ABSTRACT
Autosomal recessive polycystic kidney disease (ARPKD) is caused primarily by mutations in PKHD1, encoding fibrocystin (FPC), but Pkhd1 mutant mice fail to express renal cystic disease. In contrast, the renal lesion in Cys1cpk/cpk (cpk) mice with loss of the cystin protein, closely phenocopy ARPKD. Recent identification of patients with CYS1-related ARPKD prompted the investigations described herein. We analyzed cystin and FPC expression in mouse models (cpk, rescued-cpk (r-cpk), Pkhd1 mutants) and cortical collecting duct (CCD) cell lines (wild type (wt), cpk). We found that cystin deficiency led to diminished FPC in both cpk kidneys and CCD cells. In r-cpk kidneys, FPC increased and siRNA of Cys1 in wt CCD cells reduced FPC. Conversely, FPC deficiency in Pkhd1 mutants did not affect cystin levels. Cystin deficiency and the associated reduction in FPC levels impacted the architecture of the primary cilium, but not ciliogenesis. Similar Pkhd1 mRNA levels in wt, cpk kidneys and CCD cells suggested posttranslational mechanisms directed FPC loss and studies of cellular protein degradation systems revealed selective autophagy as a possible mechanism. Loss of FPC from the NEDD4 E3 ubiquitin ligase complexes caused reduced polyubiquitination and elevated levels of functional epithelial sodium channel (NEDD4 target) in cpk cells. We propose that cystin is necessary to stabilize FPC and loss of cystin leads to rapid FPC degradation.
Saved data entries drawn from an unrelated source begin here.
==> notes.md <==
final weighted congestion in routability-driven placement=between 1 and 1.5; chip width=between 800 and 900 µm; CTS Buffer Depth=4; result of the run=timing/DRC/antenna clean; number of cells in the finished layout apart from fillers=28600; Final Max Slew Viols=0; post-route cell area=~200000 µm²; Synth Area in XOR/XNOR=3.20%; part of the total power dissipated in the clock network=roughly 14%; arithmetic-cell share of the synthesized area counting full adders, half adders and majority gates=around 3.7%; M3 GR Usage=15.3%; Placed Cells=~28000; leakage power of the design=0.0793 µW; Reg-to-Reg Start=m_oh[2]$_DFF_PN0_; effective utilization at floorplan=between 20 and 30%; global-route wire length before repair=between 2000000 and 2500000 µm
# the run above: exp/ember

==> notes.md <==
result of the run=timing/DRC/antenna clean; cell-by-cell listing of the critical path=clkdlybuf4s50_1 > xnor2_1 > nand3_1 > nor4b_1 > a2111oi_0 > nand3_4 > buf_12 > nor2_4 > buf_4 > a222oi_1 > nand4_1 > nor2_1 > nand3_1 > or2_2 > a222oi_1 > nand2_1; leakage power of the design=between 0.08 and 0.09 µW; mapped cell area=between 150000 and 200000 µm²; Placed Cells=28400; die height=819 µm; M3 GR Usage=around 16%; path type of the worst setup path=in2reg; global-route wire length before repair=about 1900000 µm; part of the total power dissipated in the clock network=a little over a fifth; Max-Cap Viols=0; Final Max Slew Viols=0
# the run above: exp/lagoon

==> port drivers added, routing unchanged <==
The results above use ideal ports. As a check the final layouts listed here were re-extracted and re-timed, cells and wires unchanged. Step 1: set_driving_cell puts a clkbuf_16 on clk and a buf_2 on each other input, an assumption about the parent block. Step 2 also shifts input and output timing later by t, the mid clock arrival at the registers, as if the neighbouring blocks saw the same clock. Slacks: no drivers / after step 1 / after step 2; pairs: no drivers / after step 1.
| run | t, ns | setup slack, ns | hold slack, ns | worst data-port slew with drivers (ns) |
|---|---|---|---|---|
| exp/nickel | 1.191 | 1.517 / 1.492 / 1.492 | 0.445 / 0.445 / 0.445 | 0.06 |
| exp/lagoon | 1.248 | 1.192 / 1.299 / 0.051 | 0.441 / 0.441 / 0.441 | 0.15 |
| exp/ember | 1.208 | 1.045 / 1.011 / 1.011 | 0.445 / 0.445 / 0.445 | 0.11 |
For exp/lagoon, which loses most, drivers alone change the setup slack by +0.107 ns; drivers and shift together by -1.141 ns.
From an optimization exercise on the open Yosys and OpenROAD flow, aimed at small area; shortcuts taken in it are not production practice.
Function was checked by simulation only, so behaviour that the tests miss may differ from the original.
Power is estimated from default activity; no workload was simulated.

==> inputs of yarrow <==
==> flow/design.v <==
package dmem_dual_pkg;
    localparam logic [31:0] CYC_ADDR       = 32'hFFFF_FFFC;
    localparam logic [31:0] DONE_ADDR      = 32'hFFFF_FFF8;
    localparam int unsigned DMEM_ADDR_BITS = 5;
    typedef enum logic [1:0] {
        KIND_RAM,
        KIND_CYC,
        KIND_DONE,
        KIND_UNMAPPED
    } access_kind_t;
endpackage
import dmem_dual_pkg::*;
module dmem_addr_decode #(
    parameter int unsigned ADDR_BITS = DMEM_ADDR_BITS
) (
    input  logic [31:0]          addr,
    output dmem_dual_pkg::access_kind_t kind,
    output logic [ADDR_BITS-1:0] index,
    output logic                 misaligned
);
    always_comb begin
        kind = KIND_UNMAPPED;
        if (addr == CYC_ADDR) begin
            kind = KIND_CYC;
        end else if (addr == DONE_ADDR) begin
            kind = KIND_DONE;
        end else if (addr[31:ADDR_BITS+2] == '0) begin
            kind = KIND_RAM;
        end
    end
    assign index      = addr[ADDR_BITS+1:2];
    assign misaligned = (addr[1:0] != 2'b00);
endmodule
import dmem_dual_pkg::*;
module dmem_dual #(
    parameter int unsigned ADDR_BITS = DMEM_ADDR_BITS
) (
    input  logic        clk,
    input  logic        reset,
    input  logic        we,
    input  logic [31:0] a,
    input  logic [31:0] wd,
    output logic [31:0] rd,
    input  logic        we2,
    input  logic [31:0] a2,
    input  logic [31:0] wd2,
    output logic [31:0] rd2,
    output logic        done,
    output logic [31:0] result,
    output logic        misalign
);
    localparam int unsigned DEPTH = 1 << ADDR_BITS;
    logic [31:0]          mem [DEPTH];
    logic [31:0]          cycle;
    dmem_dual_pkg::access_kind_t kind1;
    dmem_dual_pkg::access_kind_t kind2;
    logic [ADDR_BITS-1:0] idx1, idx2;
    logic                 mis1, mis2;
    dmem_addr_decode #(.ADDR_BITS(ADDR_BITS)) u_dec1 (
        .addr       (a),
        .kind       (kind1),
        .index      (idx1),
        .misaligned (mis1)
    );
    dmem_addr_decode #(.ADDR_BITS(ADDR_BITS)) u_dec2 (
        .addr       (a2),
        .kind       (kind2),
        .index      (idx2),
        .misaligned (mis2)
    );
    always_comb begin
        unique case (kind1)
            KIND_RAM:  rd = mem[idx1];
            KIND_CYC:  rd = cycle;
            KIND_DONE: rd = result;
            default:   rd = '0;
        endcase
    end
    always_comb begin
        unique case (kind2)
            KIND_RAM:  rd2 = mem[idx2];
            KIND_CYC:  rd2 = cycle;
            KIND_DONE: rd2 = result;
            default:   rd2 = '0;
        endcase
        if (we && kind1 == KIND_RAM && kind2 == KIND_RAM && idx1 == idx2) begin
            rd2 = wd;
        end else if (we && kind1 == KIND_DONE && kind2 == KIND_DONE) begin
            rd2 = wd;
        end
    end
    always_ff @(posedge clk or posedge reset) begin
        if (reset) begin
            for (int i = 0; i < DEPTH; i++) begin
                mem[i] <= '0;
            end
            cycle    <= '0;
            done     <= 1'b0;
            result   <= '0;
            misalign <= 1'b0;
        end else begin
            if (we2 && kind2 == KIND_CYC) begin
                cycle <= wd2;
            end else if (we && kind1 == KIND_CYC) begin
                cycle <= wd;
            end else begin
                cycle <= cycle + 32'd1;
            end
            if (we && kind1 == KIND_RAM) begin
                mem[idx1] <= wd;
            end
            if (we2 && kind2 == KIND_RAM) begin
                mem[idx2] <= wd2;
            end
            if (we && kind1 == KIND_DONE) begin
                done   <= 1'b1;
                result <= wd;
            end
            if (we2 && kind2 == KIND_DONE) begin
                done   <= 1'b1;
                result <= wd2;
            end
            if ((we && mis1) || (we2 && mis2)) begin
                misalign <= 1'b1;
            end
        end
    end
endmodule
==> flow/run.sh <==
#!/bin/bash
# synth_recipe.tcl (not shown) runs the flow's synth.tcl, then flattens the netlist and writes it again
# the make line also repeats each setting of config.mk as NAME=value (left out here)
make -C /OpenROAD-flow-scripts/flow DESIGN_CONFIG=/design/flow/config.mk WORK_HOME=/design/flow/orfs CLKGATE_MAP_FILE= SYNTH_SCRIPT=/design/flow/synth_recipe.tcl finish
==> flow/config.mk <==
export PLATFORM = sky130hd
export DESIGN_NAME = dmem_dual
export DESIGN_NICKNAME = dmem_dual
export VERILOG_FILES = /design/flow/design.v
export SDC_FILE = /design/flow/constraint.sdc
export NUM_CORES = 4
export LEC_CHECK = 0
export CAP_MARGIN = 20
export CORE_MARGIN = 2
export CORE_UTILIZATION = 30
export PLACE_DENSITY = 0.5
export SLEW_MARGIN = 20
==> flow/constraint.sdc <==
create_clock -name core_clock -period 10.0 [get_ports {clk}]
set_input_delay 2.0000 -clock core_clock [delete_from_list [all_inputs] [get_ports {clk}]]
set_output_delay 2.0000 -clock core_clock [all_outputs]
set_load 0.01 [all_outputs]
==> quartz (differences from yarrow) <==
==> flow/design.v, changed modules only <==
module dmem_dual #(
    parameter int unsigned ADDR_BITS = DMEM_ADDR_BITS
) (
    input  logic        clk,
    input  logic        reset,
    input  logic        we,
    input  logic [31:0] a,
    input  logic [31:0] wd,
    output logic [31:0] rd,
    input  logic        we2,
    input  logic [31:0] a2,
    input  logic [31:0] wd2,
    output logic [31:0] rd2,
    output logic        done,
    output logic [31:0] result,
    output logic        misalign
);
    localparam int unsigned DEPTH = 1 << ADDR_BITS;
    logic [31:0]          mem [DEPTH];
    logic [DEPTH-1:0]     valid;
    logic [31:0]          cycle;
    dmem_dual_pkg::access_kind_t kind1;
    dmem_dual_pkg::access_kind_t kind2;
    logic [ADDR_BITS-1:0] idx1, idx2;
    logic                 mis1, mis2;
    dmem_addr_decode #(.ADDR_BITS(ADDR_BITS)) u_dec1 (
        .addr       (a),
        .kind       (kind1),
        .index      (idx1),
        .misaligned (mis1)
    );
    dmem_addr_decode #(.ADDR_BITS(ADDR_BITS)) u_dec2 (
        .addr       (a2),
        .kind       (kind2),
        .index      (idx2),
        .misaligned (mis2)
    );
    logic ram1, ram2, cyc1, cyc2, dn1, dn2;
    assign ram1 = (kind1 == KIND_RAM);
    assign ram2 = (kind2 == KIND_RAM);
    assign cyc1 = (kind1 == KIND_CYC);
    assign cyc2 = (kind2 == KIND_CYC);
    assign dn1  = (kind1 == KIND_DONE);
    assign dn2  = (kind2 == KIND_DONE);
    logic [DEPTH-1:0] dec1, dec2, wr1, wr2;
    always_comb begin
        for (int i = 0; i < DEPTH; i++) begin
            dec1[i] = ram1 && (idx1 == i[ADDR_BITS-1:0]);
            dec2[i] = ram2 && (idx2 == i[ADDR_BITS-1:0]);
        end
    end
    assign wr1 = we  ? dec1 : '0;
    assign wr2 = we2 ? dec2 : '0;
    logic [DEPTH+1:0] rsel1;
    logic [DEPTH+2:0] rsel2;
    logic             dn_fwd;
    assign dn_fwd = we && dn1 && dn2;
    assign rsel1  = {dn1, cyc1, dec1 & valid};
    assign rsel2  = {(|(wr1 & dec2)) || dn_fwd, dn2 && !dn_fwd, cyc2, dec2 & valid & ~wr1};
    for (genvar b = 0; b < 32; b++) begin : g_rbit
        logic [DEPTH-1:0] col;
        for (genvar i = 0; i < DEPTH; i++) begin : g_col
            assign col[i] = mem[i][b];
        end
        dmem_rdbit #(.N(DEPTH+2)) u_rd1 (
            .sel (rsel1),
            .d   ({result[b], cycle[b], col}),
            .y   (rd[b])
        );
        dmem_rdbit #(.N(DEPTH+3)) u_rd2 (
            .sel (rsel2),
            .d   ({wd[b], result[b], cycle[b], col}),
            .y   (rd2[b])
        );
    end
    logic [DEPTH-1:0] sel1, hold;
    assign sel1 = wr1 & ~wr2;
    assign hold = ~(wr1 | wr2);
    for (genvar i = 0; i < DEPTH; i++) begin : g_word
        dmem_word u_word (
            .clk  (clk),
            .hold (hold[i]),
            .sel1 (sel1[i]),
            .sel2 (wr2[i]),
            .d1   (wd),
            .d2   (wd2),
            .q    (mem[i])
        );
    end
    always_ff @(posedge clk or posedge reset) begin
        if (reset) begin
            valid    <= '0;
            cycle    <= '0;
            done     <= 1'b0;
            result   <= '0;
            misalign <= 1'b0;
        end else begin
            valid <= valid | wr1 | wr2;
            if (we2 && cyc2) begin
                cycle <= wd2;
            end else if (we && cyc1) begin
                cycle <= wd;
            end else begin
                cycle <= cycle + 32'd1;
            end
            if (we2 && dn2) begin
                done   <= 1'b1;
                result <= wd2;
            end else if (we && dn1) begin
                done   <= 1'b1;
                result <= wd;
            end
            if ((we && mis1) || (we2 && mis2)) begin
                misalign <= 1'b1;
            end
        end
    end
endmodule
module dmem_word (
    input  logic        clk,
    input  logic        hold,
    input  logic        sel1,
    input  logic        sel2,
    input  logic [31:0] d1,
    input  logic [31:0] d2,
    output logic [31:0] q
);
    always_ff @(posedge clk) begin
        q <= (q & {32{hold}}) | (d1 & {32{sel1}}) | (d2 & {32{sel2}});
    end
endmodule
module dmem_rdbit #(
    parameter int unsigned N = 34
) (
    input  logic [N-1:0] sel,
    input  logic [N-1:0] d,
    output logic         y
);
    localparam int unsigned G  = (N + 2) / 3;       
    localparam int unsigned NP = 3 * G;
    localparam int unsigned K  = (G + 3) / 4;       
    logic [NP-1:0] s_p, d_p;
    logic [4*K-1:0] n;
    logic [K-1:0]   h;
    assign s_p = {{(NP-N){1'b0}}, sel};
    assign d_p = {{(NP-N){1'b0}}, d};
    if (4 * K > G) begin : g_pad
        assign n[4*K-1:G] = '1;
    end
    for (genvar g = 0; g < G; g++) begin : g_aoi
        if (3 * g + 2 < N) begin : g3
            dmem_aoi222 u (
                .a1 (s_p[3*g]),   .a2 (d_p[3*g]),
                .b1 (s_p[3*g+1]), .b2 (d_p[3*g+1]),
                .c1 (s_p[3*g+2]), .c2 (d_p[3*g+2]),
                .y  (n[g])
            );
        end else begin : g2
            dmem_aoi22 u (
                .a1 (s_p[3*g]),   .a2 (d_p[3*g]),
                .b1 (s_p[3*g+1]), .b2 (d_p[3*g+1]),
                .y  (n[g])
            );
        end
    end
    for (genvar k = 0; k < K; k++) begin : g_nand
        dmem_nand4 u (.a (n[4*k]), .b (n[4*k+1]), .c (n[4*k+2]), .d (n[4*k+3]), .y (h[k]));
    end
    assign y = |h;
endmodule
module dmem_aoi222 (
    input  logic a1, a2, b1, b2, c1, c2,
    output logic y
);
    assign y = ~((a1 & a2) | (b1 & b2) | (c1 & c2));
endmodule
module dmem_aoi22 (
    input  logic a1, a2, b1, b2,
    output logic y
);
    assign y = ~((a1 & a2) | (b1 & b2));
endmodule
module dmem_nand4 (
    input  logic a, b, c, d,
    output logic y
);
    assign y = ~(a & b & c & d);
endmodule
Settings changed: CORE_UTILIZATION 30 to 55, PLACE_DENSITY 0.5 to 0.65, SYNTH_HIERARCHICAL set to 1, SYNTH_MINIMUM_KEEP_SIZE set to 0.
==> qor summary <==
metric                                                                               quartz          yarrow
Sum of routed wire segments on met1                                           88400 microns  171000 microns
Die X-Extent                                                                    315 microns     474 microns
Maximum vdd drop                                                                 0.000152 V      0.000173 V
Layout multi-input combinational cell count                                            2834            5500
Routability congestion estimate from global placement                                  1.04            1.05
Starting density of the core                                                          0.553           0.302
Violation count after the first detailed-routing iteration                            20412           13245
Endpoint, Worst Hold                                                              valid[27]        misalign
Wire length of the first global-routing pass                                 384000 microns  612000 microns
Stages on worst setup path                                                               14              11
Share of synthesized cell area in full adder, half adder and majority cells        0.000235        0.000189
Combinational Power Share                                                             0.045           0.070
Switching component of the power                                                    2.29 mW         2.89 mW
Fraction of standard cell area in multi-input logic                                   0.401           0.464
Count of sequential standard cells                                                     1122            1090
Maximum number of pins on one net before global-route repair                             57             165
Outcome                                                    no timing/DRC/antenna violations  no timing/DRC/antenna violations
Via count of the first global-routing pass                                            54913           65292
Fraction of the cycle the final worst path needs                                      0.971           0.970
Relative slew slack                                                                   0.102           0.103
Cell type contributing the most total cell area after synthesis                     dfxtp_1         dfrtp_1
Share of the synthesized area in compound gates (AO/OA/AOI/OAI)                       0.352           0.219
Clock network contribution to total cell area                                        0.0689          0.0627
Pint                                                                                7.49 mW         7.76 mW
Final nets                                                                             5736            7505

==> static timing again, ports no longer ideal <==
The flow's constraints put no driver on any port. The routed layouts listed below were extracted and timed again, unchanged, in two steps.
Step 1 (the two cells are an assumption about what drives the block):
set clk [get_ports {clk}]
set_driving_cell -lib_cell sky130_fd_sc_hd__clkbuf_16 $clk
set_driving_cell -lib_cell sky130_fd_sc_hd__buf_2 [delete_from_list [all_inputs] $clk]
Step 2, shift: input delay + t, output delay - t, t = (earliest + latest rising clock arrival at the registers) / 2. This alone moves slack from input paths to output paths.
Slacks: no drivers / after step 1 / after step 2; pairs: no drivers / after step 1.
run | t, ns | setup slack, ns | hold WS [ns] | slew at the worst register clock pin (ns) | worst data-port slew with drivers (ns)
yarrow | 0.925 | 0.304 / 0.276 / 0.276 | 0.511 / 0.511 / 0.511 | 0.07 / 0.07 | 0.27
quartz | 0.831 | 0.292 / 0.251 / 0.251 | 0.491 / 0.491 / 0.491 | 0.07 / 0.07 | 0.06
After both steps setup and hold are still met in every run listed. For quartz, which loses most, drivers alone change the setup slack by -0.041 ns; drivers and shift together by -0.041 ns.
FPC removal from E3-ligase complexes alters the cellular proteome and may contribute to cystogenesis through multiple mechanisms, that include MYC transcriptional regulation.
Competing Interest Statement
The authors have declared no competing interest.
Footnotes
We provide novel data on the role of cystic and FPC expression on primary cilia development (Fig.5). The text has been revised to provide details about experimental conditions.